Know Your Rights: A Simple Guide to Getting Owed Wages and Avoiding Off-the-Clock Work
Caregivers: working off-the-clock? Learn step-by-step how to document hours, file wage claims, and get help—based on a 2025 Wisconsin case.
Feeling overworked and underpaid? You’re not alone — and you have rights.
Caregiving roles are rewarding and exhausting. Many of you juggle unpredictable shifts, travel between clients, and work that doesn’t fit neatly into a clock-in/clock-out box. When that unpaid, off-the-clock time adds up, it steals your energy and your paycheck. A late-2025 federal judgment in Wisconsin — where a multicounty care partnership was ordered to pay $162,486 to 68 case managers for unrecorded hours and unpaid overtime — shows that corrections happen and that recovery is possible when workers document and act.
The evolution of wage enforcement in 2026 — why this matters now
Since late 2025, enforcement trends and tech changes have shifted the landscape for wage claims. Federal and state labor agencies have expanded audits of healthcare and social services employers, and public settlements (like the Wisconsin consent judgment) are reminding employers that poor recordkeeping and off-the-clock tasks can lead to back wages plus liquidated damages.
At the same time, new mobile timekeeping tools and AI audit features mean workers can gather stronger evidence — and regulators can spot systemic issues faster. For caregivers and case managers, this combination of greater enforcement and better evidence tools creates opportunity: if you track carefully and know how to report, you can often recover owed wages.
Quick primer: What the law says (brief and practical)
You don’t need a law degree — you need facts you can act on. Under the Fair Labor Standards Act (FLSA), most nonexempt employees are entitled to time-and-a-half for hours worked over 40 in a workweek. Employers must maintain accurate records of hours worked. Many caregivers and case managers are nonexempt, which means unpaid overtime and unreimbursed work (travel between clients, prep time, charting) can be recoverable.
Key 2026 note: Regulators have emphasized recordkeeping enforcement and challenged overly broad exemption claims in caregiving sectors. That’s why documentation matters more than ever.
Step 1 — Track everything: the single most powerful habit
Start a contemporaneous log today. The best claims are backed by evidence created at the time the work happened, not months later.
What to track (daily)
- Clock-ins and clock-outs (scheduled and actual).
- Start and end times for all unpaid tasks (documentation, travel between clients, phone calls, charting, prepping).
- Breaks — when they start/end and whether they were interrupted.
- Overtime totals each workweek (hours over 40).
- Work location — client homes, office, telework, hospital.

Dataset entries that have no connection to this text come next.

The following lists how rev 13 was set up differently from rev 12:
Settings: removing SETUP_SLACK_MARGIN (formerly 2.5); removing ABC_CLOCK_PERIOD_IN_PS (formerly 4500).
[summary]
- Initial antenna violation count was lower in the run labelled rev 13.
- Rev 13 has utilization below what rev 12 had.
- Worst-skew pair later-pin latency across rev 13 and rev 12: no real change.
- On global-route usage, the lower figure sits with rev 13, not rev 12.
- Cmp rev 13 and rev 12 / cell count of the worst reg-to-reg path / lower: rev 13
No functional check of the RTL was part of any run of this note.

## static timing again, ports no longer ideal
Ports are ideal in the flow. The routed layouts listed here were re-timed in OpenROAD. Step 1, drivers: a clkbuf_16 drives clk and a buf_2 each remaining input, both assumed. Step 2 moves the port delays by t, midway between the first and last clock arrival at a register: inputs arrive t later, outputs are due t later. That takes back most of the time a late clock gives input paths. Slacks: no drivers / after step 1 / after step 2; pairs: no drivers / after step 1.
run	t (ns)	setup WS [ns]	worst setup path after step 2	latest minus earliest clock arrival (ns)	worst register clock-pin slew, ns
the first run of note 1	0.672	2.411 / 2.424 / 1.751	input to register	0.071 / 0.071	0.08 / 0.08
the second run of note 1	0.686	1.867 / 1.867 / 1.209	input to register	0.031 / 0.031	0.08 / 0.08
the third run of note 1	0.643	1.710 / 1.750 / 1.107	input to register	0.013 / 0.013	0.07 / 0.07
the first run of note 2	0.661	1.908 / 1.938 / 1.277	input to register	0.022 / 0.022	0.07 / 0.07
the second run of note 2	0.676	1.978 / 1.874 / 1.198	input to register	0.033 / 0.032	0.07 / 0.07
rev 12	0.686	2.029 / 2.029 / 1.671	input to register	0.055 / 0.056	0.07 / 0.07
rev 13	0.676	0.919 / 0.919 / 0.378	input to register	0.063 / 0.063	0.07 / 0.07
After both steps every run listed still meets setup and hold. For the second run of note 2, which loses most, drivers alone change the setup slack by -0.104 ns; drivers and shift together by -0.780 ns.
Context: an optimization exercise on an open-source flow, tuned for small area. The choices shown serve that exercise and are no tape-out recipe.
The RTL was checked by simulation tests, not by an equivalence proof against the original design.
Power is estimated from default activity; no workload was simulated.

**flow/design.v**
```verilog
package fpau_pkg;
	typedef logic [32-1:0] fp_word_t;
	typedef enum logic [3:0] {
		OP_SGNJ  = 4'd2,
		OP_SGNJN = 4'd3,
		OP_SGNJX = 4'd4,
		OP_MAX   = 4'd5,
		OP_MIN   = 4'd6,
		OP_EQ    = 4'd7,
		OP_LT    = 4'd8,
		OP_LE    = 4'd9,
		OP_MOV   = 4'd10,
		OP_F2I   = 4'd11,
		OP_I2F   = 4'd12
	} fp_op_e;
endpackage
`timescale 1ns/1ps
module fpau_unit_a
(
	input  logic [31:0] a,
	input  logic [31:0] b,
	input  logic [3:0]  op,
	input  logic        uns,
	output logic [31:0] y
);
	logic sa, sb;
	assign sa = a[31];
	assign sb = b[31];
	logic lt31, eq, sdiff, klt, ult;
	always_comb
	begin
		logic glt, geq;
		lt31 = 1'b0;
		for (int g = 0; g < 8; g++)
		begin
			glt = 1'b0;
			geq = 1'b1;
			for (int i = 4 * g; i < 4 * g + 4 && i < 31; i++)
			begin
				glt = (!a[i] && b[i]) || (!(a[i] ^ b[i]) && glt);
				geq = geq && !(a[i] ^ b[i]);
			end
			lt31 = glt || (geq && lt31);
		end
	end
	assign eq    = &(a ~^ b);
	assign sdiff = sa ^ sb;
	assign klt   = sdiff ? sa : lt31;
	assign ult   = sdiff ? sb : lt31;
	logic d_sgnj, d_sgnjn, d_sgnjx, d_max, d_min, d_eq, d_lt, d_le, d_mov, d_f2i, d_i2f;
	assign d_sgnj  = op == 4'd2;
	assign d_sgnjn = op == 4'd3;
	assign d_sgnjx = op == 4'd4;
	assign d_max   = op == 4'd5;
	assign d_min   = op == 4'd6;
	assign d_eq    = op == 4'd7;
	assign d_lt    = op == 4'd8;
	assign d_le    = op == 4'd9;
	assign d_mov   = op == 4'd10;
	assign d_f2i   = op == 4'd11;
	assign d_i2f   = op == 4'd12;
	logic       neg;
	logic [4:0] r;
	assign neg = !uns && sa;
	always_comb
	begin
		logic bw;
		bw = 1'b1;
		for (int k = 0; k < 5; k++)
		begin
			r[k] = !a[23 + k] ^ bw;
			bw = bw && a[23 + k];
		end
	end
	logic sh_f2i;
	assign sh_f2i = !op[2];
	logic [31:0] shin;
	always_comb
		for (int i = 0; i < 32; i++)
			if (i == 0)
				shin[i] = sh_f2i || a[0];
			else if (i <= 23)
				shin[i] = sh_f2i ? a[23 - i] : a[i];
			else
				shin[i] = !sh_f2i && a[i];
	logic [31:0] s4, s3, s2, s1, s0;
	logic [4:0]  lz;
	assign lz[4] = sh_f2i ? r[4] : (neg ? &shin[31:16] : ~|shin[31:16]);
	assign s4 = lz[4] ? {shin[15:0], 16'd0} : shin;
	assign lz[3] = sh_f2i ? r[3] : (neg ? &s4[31:24] : ~|s4[31:24]);
	assign s3 = lz[3] ? {s4[23:0], 8'd0} : s4;
	assign lz[2] = sh_f2i ? r[2] : (neg ? &s3[31:28] : ~|s3[31:28]);
	assign s2 = lz[2] ? {s3[27:0], 4'd0} : s3;
	assign lz[1] = sh_f2i ? r[1] : (neg ? &s2[31:30] : ~|s2[31:30]);
	assign s1 = lz[1] ? {s2[29:0], 2'd0} : s2;
	assign lz[0] = sh_f2i ? r[0] : (neg ? s1[31] : !s1[31]);
	assign s0 = lz[0] ? {s1[30:0], 1'd0} : s1;
	logic pick_b, sel_a, sel_b;
	assign pick_b = (d_max && klt) || (d_min && !klt);
	assign sel_b = pick_b;
	assign sel_a = d_sgnj || d_sgnjn || d_sgnjx || d_mov || ((d_max || d_min) && !pick_b);
	always_comb
	begin
		for (int i = 0; i < 31; i++)
			y[i] = (sel_a && a[i]) || (sel_b && b[i]) || (d_f2i && s0[31 - i])
				|| (d_i2f && i < 24 && s0[i + 8]);
		for (int i = 0; i < 5; i++)
			y[24 + i] = y[24 + i] || (d_i2f && lz[i]);
		y[0] = y[0] || (d_eq && eq) || (d_lt && ult) || (d_le && (ult || eq));
		y[31] = (d_sgnj && sb) || (d_sgnjn && !sb) || (d_sgnjx && sdiff)
			|| (((d_max || d_min) && !pick_b || d_mov) && sa) || (sel_b && sb)
			|| (d_f2i && s0[0]) || (d_i2f && (|s0[7:0]));
	end
endmodule
module fpau_unit_b
(
	input  logic [31:0] s,      
	input  logic [31:0] a,
	input  logic [3:0]  op,
	input  logic        uns,
	output logic        conv,   
	output logic        kill,   
	output logic [31:0] y
);
	logic d_f2i, d_i2f;
	assign conv = op == 4'd11 || op == 4'd12;
	assign d_f2i = !op[2];
	assign d_i2f = op[2];
	logic       sa, neg;
	logic [7:0] e;
	logic       e_lt127, e_ge158, e_ge159, f2i_zero;
	assign sa = a[31];
	assign neg = !uns && sa;
	assign e = a[30:23];
	assign e_lt127 = !e[7] && !(&e[6:0]);
	assign e_ge158 = e[7] && (e[6] || e[5] || (&e[4:1]));
	assign e_ge159 = e[7] && (e[6] || e[5] || (&e[4:0]));
	assign f2i_zero = e_lt127 || (uns ? (sa || e_ge159) : e_ge158);
	logic [31:0] nin, nout;
	always_comb
	begin
		logic any;
		for (int i = 0; i < 32; i++)
			nin[i] = (i < 24 || d_f2i) && s[i];
		any = d_i2f && s[31];
		for (int g = 0; g < 8; g++)
		begin
			logic inner;
			inner = any;
			for (int j = 0; j < 4; j++)
			begin
				nout[4 * g + j] = nin[4 * g + j] ^ (neg && inner);
				inner = inner || nin[4 * g + j];
			end
			any = any || (|nin[4 * g +: 4]);
		end
	end
	logic [4:0] lz;
	logic       ovf, i2f_zero;
	logic [4:0] lzp1;
	logic [7:0] i2f_exp;
	assign lz = s[28:24];
	assign ovf = !nout[23];
	assign i2f_zero = !neg && !s[23];
	always_comb
	begin
		logic c;
		c = 1'b1;
		for (int k = 0; k < 5; k++)
		begin
			lzp1[k] = lz[k] ^ c;
			c = c && lz[k];
		end
	end
	assign i2f_exp = (&lz && !ovf) ? 8'h7F : {3'b100, ovf ? ~lz : ~lzp1};
	assign kill = d_f2i ? f2i_zero : i2f_zero;
	assign y[22:0] = nout[22:0];
	assign y[31:23] = d_f2i ? nout[31:23] : {neg, i2f_exp};
endmodule
`timescale 1ns/1ps
module fpau_top
(
	input  logic                    pclk,
	input  logic                    rst_n,
	input  logic                    psel,
	input  logic                    penable,
	input  logic                    pwrite,
	input  logic [5-1:0] paddr,
	input  fpau_pkg::fp_word_t      pwdata,
	output fpau_pkg::fp_word_t      prdata,
	output logic                    pready,
	output logic                    pslverr
);
	logic [31:0] opa_q;
	logic [31:0] opb_q;
	logic [3:0]  op_q;
	logic        uns_q;
	logic [31:0] res_q;
	logic        done_q;
	logic        pend_q;    
	logic access, wr, wr_a, wr_b, launch;
	assign access = psel && penable;
	assign wr     = access && pwrite;
	assign wr_a   = wr && paddr == 5'h00;
	assign wr_b   = wr && paddr == 5'h04;
	assign launch = wr && paddr == 5'h08;
	assign pready  = 1'b1;
	assign pslverr = access && ((paddr[4] && paddr[3:0] != 4'd0)
		|| (pwrite && (paddr == 5'h0C || paddr == 5'h10)));
	logic rd_a, rd_b, rd_c, rd_r, rd_s;
	assign rd_a = paddr == 5'h00;
	assign rd_b = paddr == 5'h04;
	assign rd_c = paddr == 5'h08;
	assign rd_r = paddr == 5'h0C;
	assign rd_s = paddr == 5'h10;
	always_comb
	begin
		prdata = ({32{rd_a}} & opa_q) | ({32{rd_b}} & opb_q) | ({32{rd_r}} & res_q);
		prdata[3:0] = prdata[3:0] | ({4{rd_c}} & op_q);
		prdata[4] = prdata[4] | (rd_c && uns_q);
		prdata[0] = prdata[0] | (rd_s && done_q);
	end
	logic [31:0] res_a;
	logic [31:0] res_b;
	logic        conv_b;
	logic        kill_b;
	fpau_unit_a u_unit_a (
		.a   (opa_q),
		.b   (opb_q),
		.op  (pwdata[3:0]),
		.uns (pwdata[4]),
		.y   (res_a)
	);
	fpau_unit_b u_unit_b (
		.s    (res_q),
		.a    (opa_q),
		.op   (op_q),
		.uns  (uns_q),
		.conv (conv_b),
		.kill (kill_b),
		.y    (res_b)
	);
	logic ld_a, hd_a, ld_b, hd_b, ld_r, hd_r;
	assign ld_a = rst_n && wr_a;
	assign hd_a = rst_n && !wr_a;
	assign ld_b = rst_n && wr_b;
	assign hd_b = rst_n && !wr_b;
	logic ld_c, hd_c;
	assign ld_c = rst_n && launch;
	assign hd_c = rst_n && !launch;
	logic fin_r;
	assign fin_r = rst_n && pend_q && conv_b && !kill_b;    
	assign ld_r = rst_n && launch;
	assign hd_r = rst_n && !launch && !(pend_q && conv_b);
	always_ff @(posedge pclk)
	begin
		opa_q  <= ({32{ld_a}} & pwdata) | ({32{hd_a}} & opa_q);
		opb_q  <= ({32{ld_b}} & pwdata) | ({32{hd_b}} & opb_q);
		res_q  <= ({32{ld_r}} & res_a) | ({32{fin_r}} & res_b) | ({32{hd_r}} & res_q);
		op_q   <= ({4{ld_c}} & pwdata[3:0]) | ({4{hd_c}} & op_q);
		uns_q  <= (ld_c && pwdata[4]) || (hd_c && uns_q);
		done_q <= ld_c || (hd_c && done_q);
		pend_q <= ld_c;
	end
endmodule
```
**flow/flow/area.abc**
```
strash
ifraig
dc2
&get -n
&deepsyn -T 60
&put
dch -f
map -a
strash
dch -f
map -a
strash
dch -f
amap -F 10 -A 50
topo
```
**flow/constraint.sdc**
```tcl
create_clock -name core_clock -period 10.0 [get_ports {pclk}]
set_input_delay 2.0000 -clock core_clock [delete_from_list [all_inputs] [get_ports {pclk}]]
set_output_delay 2.0000 -clock core_clock [all_outputs]
set_load 0.01 [all_outputs]
```
**flow/standard.sh**
```bash
#!/bin/bash
# synth_recipe.tcl (not shown) runs the flow's synth.tcl, then flattens the netlist and writes it again
# the make line also repeats each setting of config.mk as NAME=value (left out here)
make -C /OpenROAD-flow-scripts/flow DESIGN_CONFIG=/design/flow/config.mk WORK_HOME=/design/flow/orfs CLKGATE_MAP_FILE= SYNTH_SCRIPT=/design/flow/synth_recipe.tcl "${@:-finish}"
```
**flow/config.mk**
```make
export PLATFORM = sky130hd
export DESIGN_NAME = fpau_top
export DESIGN_NICKNAME = fpau_top
export VERILOG_FILES = /design/flow/design.v
export SDC_FILE = /design/flow/constraint.sdc
export NUM_CORES = 4
export LEC_CHECK = 0
export ABC_AREA = 1
export CAP_MARGIN = 20
export CORE_MARGIN = 2
export CORE_UTILIZATION = 40
export SLEW_MARGIN = 20
```
**flow/flow/run.sh**
```bash
#!/bin/bash
# Own layout flow: the standard ORFS flow, with
#  - combinational logic mapped by ABC with flow/area.abc (registers come
#    from the unchanged synthesis script, so their names and cells match the
#    standard synthesis; checked below against a reference run),
#  - no half/full adder extraction (ABC maps those gates too),
#  - minimum-size port buffers,
#  - clock tree of clkbuf_8 without dummy loads.
set -euo pipefail
W=$(pwd)
F=$W/flow

# reference: the standard synthesis, in its own work folder
sed -e "s#WORK_HOME=[^ ]*#WORK_HOME=$W/orfs_ref#" standard.sh > std_ref.sh
bash std_ref.sh synth > log_ref_synth.log 2>&1

# own synthesis script: synth_recipe.tcl with ABC's script swapped
{
	echo 'proc abc {args} {'
	echo '  set i [lsearch -exact $args -script]'
	echo '  if {$i >= 0} { lset args [expr {$i + 1}] $::env(OWN_ABC_SCRIPT) }'
	echo '  yosys abc {*}$args'
	echo '}'
	cat synth_recipe.tcl
} > own_synth.tcl
export OWN_ABC_SCRIPT=$F/area.abc
sed -e "s#SYNTH_SCRIPT=[^ ]*#SYNTH_SCRIPT=$W/own_synth.tcl#" standard.sh > own.sh

EXTRA=(
	"BUFFER_PORTS_ARGS=-buffer_cell sky130_fd_sc_hd__buf_1"
	"ADDER_MAP_FILE="
	"CTS_ARGS=-sink_clustering_enable -repair_clock_nets -dont_use_dummy_load -buf_list sky130_fd_sc_hd__clkbuf_8"
)
bash own.sh "${EXTRA[@]}" synth > log_own_synth.log 2>&1

# the registers must be the standard synthesis's: same names, same cells
R=orfs_ref/results/sky130hd/fpau_top/base/1_2_yosys.v
O=orfs/results/sky130hd/fpau_top/base/1_2_yosys.v
grep -E '^\s*sky130_fd_sc_hd__(df|edf|sdf)' $R | awk '{print $1, $2}' | sort > regs_ref.txt
grep -E '^\s*sky130_fd_sc_hd__(df|edf|sdf)' $O | awk '{print $1, $2}' | sort > regs_own.txt
if ! cmp -s regs_ref.txt regs_own.txt; then
	echo "register mismatch with the standard synthesis" | tee log_regcheck.log
	exit 1
fi
echo "registers match: $(wc -l < regs_own.txt)" > log_regcheck.log

bash own.sh "${EXTRA[@]}" finish > log_own_finish.log 2>&1
```
==> summary.txt, run 1 <==
- The run finished with no timing, DRC or antenna violations.
- The number of setup buffers added after CTS is 0.
- The sum of routed wire length over all layers is 33,900 um.
- The number of diodes is 0.
- sky130_fd_sc_hd__clkinv_1 is the most common cell in the netlist.
- Max-cap violations in this run came to 0.
- For this run, the total global-route usage over all layers was measured as 0.361.
- The initial antenna violation count is 0.
- The TritonCTS clock tree is yes.
- In this run the number of H-tree levels came out at 3.
- For this design, the sink count on the clock tree is 103.
- Setup repair after global routing left no endpoint under its margin.
- The wire-length estimate of the detail-placed layout is 25,300 um.
- The data required time at the worst endpoint is approximately 10,000 ps.
- The number of remaining DRC errors is 0.
- The number of cells produced by synthesis is around 970.
- The number of hold violations in the final report is 0.
- For this run the aggregate overflow at the end of global routing stands at 0.
- For this run, asynchronously set or reset flops after synthesis account for 0.
- The clock slew seen by the registers of the worst setup and hold paths is 110 ps.
- The path class of the lowest-slack min-delay path is flop to flop.
- The overall power after layout is 0.000807 W.
- The worst-case register-to-register setup slack is 590 ps.
- The remaining number of nets flagged by the antenna check after routing is 0.
- Clock tree synthesis inserted a total of 9 buffers.
- Clock latency on the worst-skew pair, taken at its later pin, is approximately 400 ps.
- For this design the ratio of total power to cell area is 102 mW/mm2.
- The via count of the first global-routing pass was 8,064.
- For the worst flop-to-flop path, the logic depth is 30.
- The element type at the critical path start is an input pin.
- The core footprint is 0.0172 mm2.
- The synthesized design spends more area on one cell type than any other, namely sky130_fd_sc_hd__dfxtp_1.
- The area growth from synthesis to layout is 13.8%.
- For this run, the register share of the synthesized area comes to 0.296.
- The post-detailed-route wirelength per cell is about 26 um.
- The xor and xnor fraction of the mapped netlist area is 0.
- The endpoint class of the critical path is a flop.
- Of the total power, the share spent switching nets is 0.331.
- The number of flip-flops and latches in the synthesized netlist is roughly 100.
- The placer congestion estimate is 1.02.
- Adding up every negative setup slack in the final design gives 0 ps.
- The main flop type after synthesis is sky130_fd_sc_hd__dfxtp_1.
- At the end of the flow, the number of nets in the layout was roughly 1,100.
- The worst-case IR drop observed on VDD is approximately 63 uV.
- The maximum clock frequency is 0.106 GHz.
- Measured along the x axis, the die boundary spans 136 um.
- At the worst endpoint, the arrival time is 9750 ps.
- The final standard cell count with taps included and fillers excluded is ~1,300.
- The number of optimization iterations in the first detailed-route pass is 10.
- The initial core utilization is 0.405.
- The normalized max-slew margin is 0.257.
- The share of final-layout standard cells stronger than drive strength 1 is 0.0438.
- The worst hold path terminates at done_q$_DFF_P_.
- The net switching component of the power is between 0.0002 and 0.0003 W.
- The portion of total power attributed to combinational logic is 0.203.
- For this block, the via count after detailed routing is 9,029.
- The clock period could shrink to around 9400 ps.
- By area the synthesized netlist is led by sky130_fd_sc_hd__dfxtp_1 30%, sky130_fd_sc_hd__o22ai_1 14%, sky130_fd_sc_hd__clkinv_1 8.9%.
- The final-report max-slew violation count is 0.
- Setup violations remaining at the end of the flow were counted as 0.
- Of the post-synthesis cell area, the dominant cell type holds 0.296.
- The dominant combinational cell family by area after synthesis is compound AO/OA/AOI/OAI gates.
- The hold path startpoint is done_q$_DFF_P_.
- In this run, post-CTS hold repair placed 0 buffers.
- The number of buffers between clock root and the deepest sink is 2.
- Yosys printed 10 warnings.
- The net count of the mapped netlist is 1,009.
- The sequential fraction of design power is 0.512.
- The number of core rows is 48.
- The area fraction in compound gates after synthesis is 0.457.
- The worst hold path passes through 2 cells.
- The initial DRC count is 1,277.
- Of the total synthesized cell area, the portion taken by AND, OR, NAND and NOR gates is 0.156.
- The proportion of synthesized area in mux cells is 0.
- The full die area is 0.0185 mm2.
- Cell internal power was estimated by the tool at 0.000540 W.
- Of all nets on the critical path, the largest fanout is 16.
- The actual slew at the worst max-slew pin is 1110 ps.
- Of the total synthesized cell area, the portion taken by full adders, half adders and majority gates is 0.
- The type of the worst setup path is input pin to flop.
- In this run, placement finished with an instance count of 1,289.
- The cell area that synthesis handed to floorplanning was 0.00696 mm2.
- Clock tree synthesis selected as its root buffer the cell sky130_fd_sc_hd__clkbuf_8.
- The number of gates resized after CTS is 0.
- The largest net degree at the start of global routing is 34.
- The commonest cells after synthesis are 165 x sky130_fd_sc_hd__clkinv_1, 160 x sky130_fd_sc_hd__o22ai_1, 103 x sky130_fd_sc_hd__dfxtp_1.
- Counting flops with a built-in enable in the synthesized netlist gives 0.
- In the finished design, the share of the clock period the worst path needs comes to 0.943.
- The source of the worst register-to-register timing path is opa_q[23]$_DFF_P_.
- For the final database, setup skew stands at around 25 ps.
- The detailed-route vias per instance is 6.95.
- Buffers placed on the I/O ports in this run total 74.
- Each instance of the synthesized netlist takes up on average 7.20 um2.
- The count of different cell masters after synthesis is 47.
- The overall die height is 136 um.
- Of the total power, the clock network draws 0.284.
- The first-pass GRT wire length is 49,700 um.
- The endpoint identified for the worst register-to-register timing path is res_q[11]$_DFF_P_.
- The analysis attributes to cell leakage a power of 2.34 nW.
- For this design the top-level I/O count stands at 76.
Background: an optimization exercise with open tools, aiming at small area. Do not read the settings as production practice.
Where RTL was checked, it was by simulation tests only, not by an equivalence proof against the original.
Power figures rest on the tool's default switching activity, not on a simulated workload.

==> inputs of trial 40 <==
## reg_file_sb
module reg_file_sb #(
    parameter int DATA_W   = 32,
    parameter int ADDR_W   = 5,
    parameter int NUM_RD   = 2,
    parameter int BYPASS   = 1,
    parameter int ZERO_REG = 1
) (
    input  logic                     clk,
    input  logic                     rst,
    input  logic [NUM_RD*ADDR_W-1:0] rd_addr,
    output logic [NUM_RD*DATA_W-1:0] rd_data,
    output logic [NUM_RD-1:0]        rd_busy,
    input  logic                     wr_en,
    input  logic [ADDR_W-1:0]        wr_addr,
    input  logic [DATA_W-1:0]        wr_data,
    input  logic                     rsv_en,
    input  logic [ADDR_W-1:0]        rsv_addr,
    output logic                     rsv_ok,
    output logic [ADDR_W:0]          busy_cnt
);
    localparam int DEPTH = 1 << ADDR_W;
    logic [DATA_W-1:0] regs  [1:DEPTH-1];
    logic [DEPTH-1:1]  valid;
    logic [DEPTH-1:1]  busy;
    logic [DEPTH-1:1] wr_sel;
    logic [DEPTH-1:1] rsv_sel;
    always_comb begin
        for (int r = 1; r < DEPTH; r++) begin
            wr_sel[r]  = wr_en  && (wr_addr  == ADDR_W'(r));
            rsv_sel[r] = rsv_en && (rsv_addr == ADDR_W'(r));
        end
    end
    logic rsv_busy;     
    logic wr_busy;      
    assign rsv_busy = |(rsv_sel & busy & ~wr_sel);
    assign wr_busy  = |(wr_sel & busy);
    assign rsv_ok = rsv_en && !rsv_busy;
    logic [DEPTH-1:1] busy_set;
    assign busy_set = rsv_sel & ~(busy & ~wr_sel);    
    logic cnt_inc, cnt_dec;
    assign cnt_inc = |(rsv_sel & ~busy);
    assign cnt_dec = |(wr_sel & busy & ~rsv_sel);
    always_ff @(posedge clk or negedge rst) begin
        if (!rst) begin
            valid    <= '0;
  ...
==> module reg_file_sb, before the edit <==
module reg_file_sb #(
    parameter int DATA_W   = 32,
    parameter int ADDR_W   = 5,
    parameter int NUM_RD   = 2,
    parameter int BYPASS   = 1,
    parameter int ZERO_REG = 1
) (
    input  logic                     clk,
    input  logic                     rst,
    input  logic [NUM_RD*ADDR_W-1:0] rd_addr,
    output logic [NUM_RD*DATA_W-1:0] rd_data,
    output logic [NUM_RD-1:0]        rd_busy,
    input  logic                     wr_en,
    input  logic [ADDR_W-1:0]        wr_addr,
    input  logic [DATA_W-1:0]        wr_data,
    input  logic                     rsv_en,
    input  logic [ADDR_W-1:0]        rsv_addr,
    output logic                     rsv_ok,
    output logic [ADDR_W:0]          busy_cnt
);
    localparam int DEPTH = 1 << ADDR_W;
    logic [DATA_W-1:0] regs  [1:DEPTH-1];
    logic [DEPTH-1:1]  valid;
    logic [DEPTH-1:1]  busy;
    logic [DEPTH-1:1] wr_sel;
    logic [DEPTH-1:1] rsv_sel;
    always_comb begin
        for (int r = 1; r < DEPTH; r++) begin
            wr_sel[r]  = wr_en  && (wr_addr  == ADDR_W'(r));
            rsv_sel[r] = rsv_en && (rsv_addr == ADDR_W'(r));
        end
    end
    logic rsv_busy;     
    logic wr_busy;      
    assign rsv_busy = |(rsv_sel & busy & ~wr_sel);
    assign wr_busy  = |(wr_sel & busy);
    assign rsv_ok = rsv_en && !rsv_busy;
    logic [DEPTH-1:1] busy_set;
    assign busy_set = rsv_sel & ~(busy & ~wr_sel);    
    logic cnt_inc, cnt_dec;
    assign cnt_inc = |(rsv_sel & ~busy);
    assign cnt_dec = |(wr_sel & busy & ~rsv_sel);
    always_ff @(posedge clk or negedge rst) begin
        if (!rst) begin
            valid    <= '0;
            busy     <= '0;
            busy_cnt <= '0;
        end else begin
            valid    <= valid | wr_sel;
            busy     <= (busy & ~wr_sel) | busy_set;
            if (cnt_inc != cnt_dec)
                busy_cnt <= cnt_inc ? busy_cnt + 1'b1 : busy_cnt - 1'b1;
        end
    end
    always_ff @(posedge clk) begin
        for (int r = 1; r < DEPTH; r++)
            if (wr_sel[r]) regs[r] <= wr_data;
    end
    for (genvar k = 0; k < NUM_RD; k++) begin : g_rd
        logic [ADDR_W-1:0] addr;
        logic              is_fwd;
        logic [DEPTH-1:1]  hit;
        logic [DEPTH-1:1]  dsel;
        logic [DATA_W-1:0] acc;
        assign addr   = rd_addr[k*ADDR_W +: ADDR_W];
        assign is_fwd = wr_en && wr_addr != '0 && wr_addr == addr;
        always_comb begin
            for (int r = 1; r < DEPTH; r++) begin
                hit[r]  = !is_fwd && (addr == ADDR_W'(r));
                dsel[r] = hit[r] && valid[r];
            end
            acc = {DATA_W{is_fwd}} & wr_data;
            for (int r = 1; r < DEPTH; r++)
                acc = acc | ({DATA_W{dsel[r]}} & regs[r]);
        end
        assign rd_data[k*DATA_W +: DATA_W] = acc;
        assign rd_busy[k] = |(hit & busy);
    end
endmodule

- Tasks performed and short notes (e.g., “charting: 25 mins after shift” or “drove 12 miles to next client — 20 mins unpaid”).
- Time-stamped corroboration — text messages, emails, calendar invites, photos of travel odometer, GPS logs from apps.
Use more than one source. Keep a phone screenshot of your calendar entries, save emails that show assignments, and keep copies of any timesheets you submit.
Practical tools
- Free: phone notes app + daily screenshot backup to cloud.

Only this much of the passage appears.